RECORDS FOR THIS EXERCISE —
`src/rtl/sample_frame_sequencer_pkg.sv`:
```
// audio_pkg: shared widths, defaults, sequencer state encodings and counter helper
package audio_pkg;
    localparam int AUDIO_DATA_WIDTH   = 32;
    localparam int AUDIO_SAMPLE_WIDTH = 24;
    localparam int AUDIO_FRAME_LEN    = 1024;
    localparam int AUDIO_FIFO_DEPTH   = 4;
    localparam logic [1:0] ST_IDLE  = 2'd0;
    localparam logic [1:0] ST_ALIGN = 2'd1;
    localparam logic [1:0] ST_LEFT  = 2'd2;
    localparam logic [1:0] ST_RIGHT = 2'd3;
    function automatic logic [15:0] sat_inc(input logic [15:0] v);
        return (v == 16'hFFFF) ? v : v + 16'd1;
    endfunction
endpackage

```
`src/rtl/sample_frame_sequencer_fifo.sv`:
```
// sample_fifo: synchronous FIFO buffering framed mono samples toward the output stream
module sample_fifo
    import audio_pkg::*;
#(
    parameter int DEPTH = AUDIO_FIFO_DEPTH,
    parameter int WIDTH = AUDIO_DATA_WIDTH + 1
) (
    input  logic             clk,
    input  logic             resetn,
    input  logic             wr_en,
    input  logic [WIDTH-1:0] wr_data,
    input  logic             rd_en,
    output logic [WIDTH-1:0] rd_data,
    output logic             full,
    output logic             empty
);
    localparam int AW = (DEPTH > 1) ? $clog2(DEPTH) : 1;
    logic [WIDTH-1:0] mem [DEPTH];
    logic [AW-1:0]    wp;
    logic [AW-1:0]    rp;
    logic [AW:0]      cnt;
    logic             rd_ok;
    logic             wr_ok;
    assign empty   = (cnt == '0);
    assign full    = (cnt == (AW+1)'(DEPTH));
    assign rd_ok   = rd_en & ~empty;
    assign wr_ok   = wr_en & (~full | rd_ok);
    assign rd_data = mem[rp];
    // Storage needs no reset: the head word is masked by the consumer while empty
    always_ff @(posedge clk)
        if (wr_ok) mem[wp] <= wr_data;
    // Pointers and occupancy; a same-cycle read frees the slot a full-FIFO write needs
    always_ff @(posedge clk or negedge resetn)
        if (!resetn) begin
            wp  <= '0;
            rp  <= '0;
            cnt <= '0;
        end else begin
            if (wr_ok) wp <= (wp == AW'(DEPTH-1)) ? '0 : wp + AW'(1);
            if (rd_ok) rp <= (rp == AW'(DEPTH-1)) ? '0 : rp + AW'(1);
            cnt <= cnt + (AW+1)'(wr_ok) - (AW+1)'(rd_ok);
        end
endmodule

```
`src/rtl/sample_frame_sequencer.sv`:
```
// sample_frame_sequencer: pairs I2S stereo words into mono samples and frames them onto AXI-Stream
module sample_frame_sequencer
    import audio_pkg::*;
#(
    parameter int DATA_WIDTH   = AUDIO_DATA_WIDTH,
    parameter int SAMPLE_WIDTH = AUDIO_SAMPLE_WIDTH,
    parameter int FRAME_LEN    = AUDIO_FRAME_LEN,
    parameter int FIFO_DEPTH   = AUDIO_FIFO_DEPTH
) (
    input  logic                  clk,
    input  logic                  resetn,
    input  logic                  enable,
    input  logic                  S_AXIS_TVALID,
    output logic                  S_AXIS_TREADY,
    input  logic [DATA_WIDTH-1:0] S_AXIS_TDATA,
    input  logic                  S_AXIS_TLAST,
    output logic                  M_AXIS_TVALID,
    input  logic                  M_AXIS_TREADY,
    output logic [DATA_WIDTH-1:0] M_AXIS_TDATA,
    output logic                  M_AXIS_TLAST,
    output logic                  busy,
    output logic [15:0]           overflow_count,
    output logic [15:0]           resync_count,
    output logic [15:0]           frame_count
);
    localparam int IW  = (FRAME_LEN > 1) ? $clog2(FRAME_LEN) : 1;
    localparam int PAD = DATA_WIDTH - SAMPLE_WIDTH;
    logic [1:0]              state;
    logic [1:0]              state_nxt;
    logic [IW-1:0]           idx;
    logic [SAMPLE_WIDTH-1:0] left;
    logic [SAMPLE_WIDTH-1:0] pend_data;
    logic                    pend_valid;
    logic [SAMPLE_WIDTH-1:0] s_sample;
    logic [SAMPLE_WIDTH:0]   sum;
    logic                    hs;
    logic                    rd;
    logic                    wr;
    logic                    at_last;
    logic                    last_wr;
    logic                    stop_now;
    logic                    launch;
    logic                    bad_order;
    logic                    fifo_full;
    logic                    fifo_empty;
    logic [DATA_WIDTH:0]     fifo_din;
    logic [DATA_WIDTH:0]     fifo_dout;
    logic                    unused_bits;
    // The audio source is never back-pressured; ready only drops while in reset
    assign S_AXIS_TREADY = resetn;
    assign hs            = S_AXIS_TVALID & S_AXIS_TREADY;
    assign s_sample      = S_AXIS_TDATA[DATA_WIDTH-1 -: SAMPLE_WIDTH];
    assign sum           = {left[SAMPLE_WIDTH-1], left} + {s_sample[SAMPLE_WIDTH-1], s_sample};
    assign rd            = M_AXIS_TVALID & M_AXIS_TREADY;
    assign wr            = pend_valid & (~fifo_full | rd);
    assign at_last       = (idx == IW'(FRAME_LEN-1));
    assign last_wr       = wr & at_last;
    // Stop immediately only at a clean frame boundary with nothing in flight; otherwise finish the frame
    assign stop_now      = (state != ST_IDLE) & ~enable &
                           (last_wr | ((idx == '0) & ~pend_valid & ((state == ST_LEFT) | (state == ST_ALIGN))));
    assign launch        = (state == ST_RIGHT) & hs & S_AXIS_TLAST & ~stop_now;
    assign bad_order     = hs & (((state == ST_LEFT) & S_AXIS_TLAST) | ((state == ST_RIGHT) & ~S_AXIS_TLAST));
    assign fifo_din      = {at_last, pend_data, {PAD{1'b0}}};
    assign M_AXIS_TVALID = ~fifo_empty;
    assign M_AXIS_TDATA  = fifo_empty ? '0 : fifo_dout[DATA_WIDTH-1:0];
    assign M_AXIS_TLAST  = ~fifo_empty & fifo_dout[DATA_WIDTH];
    assign busy          = (state != ST_IDLE) | ~fifo_empty;
    assign unused_bits   = ^{S_AXIS_TDATA[PAD-1:0], sum[0]};
    // Channel tracking: align on a right word, then alternate left/right; wrong-order words hold position
    always_comb
        state_nxt = stop_now             ? ST_IDLE :
                    (state == ST_IDLE)   ? (enable ? ST_ALIGN : ST_IDLE) :
                    ~hs                  ? state :
                    (state == ST_LEFT)   ? (S_AXIS_TLAST ? ST_LEFT : ST_RIGHT) :
                    S_AXIS_TLAST         ? ST_LEFT : state;
    // State register
    always_ff @(posedge clk or negedge resetn)
        if (!resetn) state <= ST_IDLE;
        else         state <= state_nxt;
    // Left-word latch and one-cycle mono pipeline stage feeding the FIFO write
    always_ff @(posedge clk or negedge resetn)
        if (!resetn) begin
            left       <= '0;
            pend_data  <= '0;
            pend_valid <= 1'b0;
        end else begin
            if (hs & ~S_AXIS_TLAST & ((state == ST_LEFT) | (state == ST_RIGHT))) left <= s_sample;
            if (launch) pend_data <= sum[SAMPLE_WIDTH:1];
            pend_valid <= launch;
        end
    // Frame index advances only on accepted writes; drop/resync/frame statistics
    always_ff @(posedge clk or negedge resetn)
        if (!resetn) begin
            idx            <= '0;
            overflow_count <= '0;
            resync_count   <= '0;
            frame_count    <= '0;
        end else begin
            if (wr) idx <= at_last ? '0 : idx + IW'(1);
            if (last_wr) frame_count <= frame_count + 16'd1;
            if (pend_valid & ~wr) overflow_count <= sat_inc(overflow_count);
            if (bad_order) resync_count <= sat_inc(resync_count);
        end
    sample_fifo #(
        .DEPTH (FIFO_DEPTH),
        .WIDTH (DATA_WIDTH + 1)
    ) u_fifo (
        .clk     (clk),
        .resetn  (resetn),
        .wr_en   (wr),
        .wr_data (fifo_din),
        .rd_en   (rd),
        .rd_data (fifo_dout),
        .full    (fifo_full),
        .empty   (fifo_empty)
    );
endmodule
```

TRY IT —
Where a line contains the word "while", copy that line from the listing above.

EXERCISE SOLUTION —
    // Storage needs no reset: the head word is masked by the consumer while empty
    // The audio source is never back-pressured; ready only drops while in reset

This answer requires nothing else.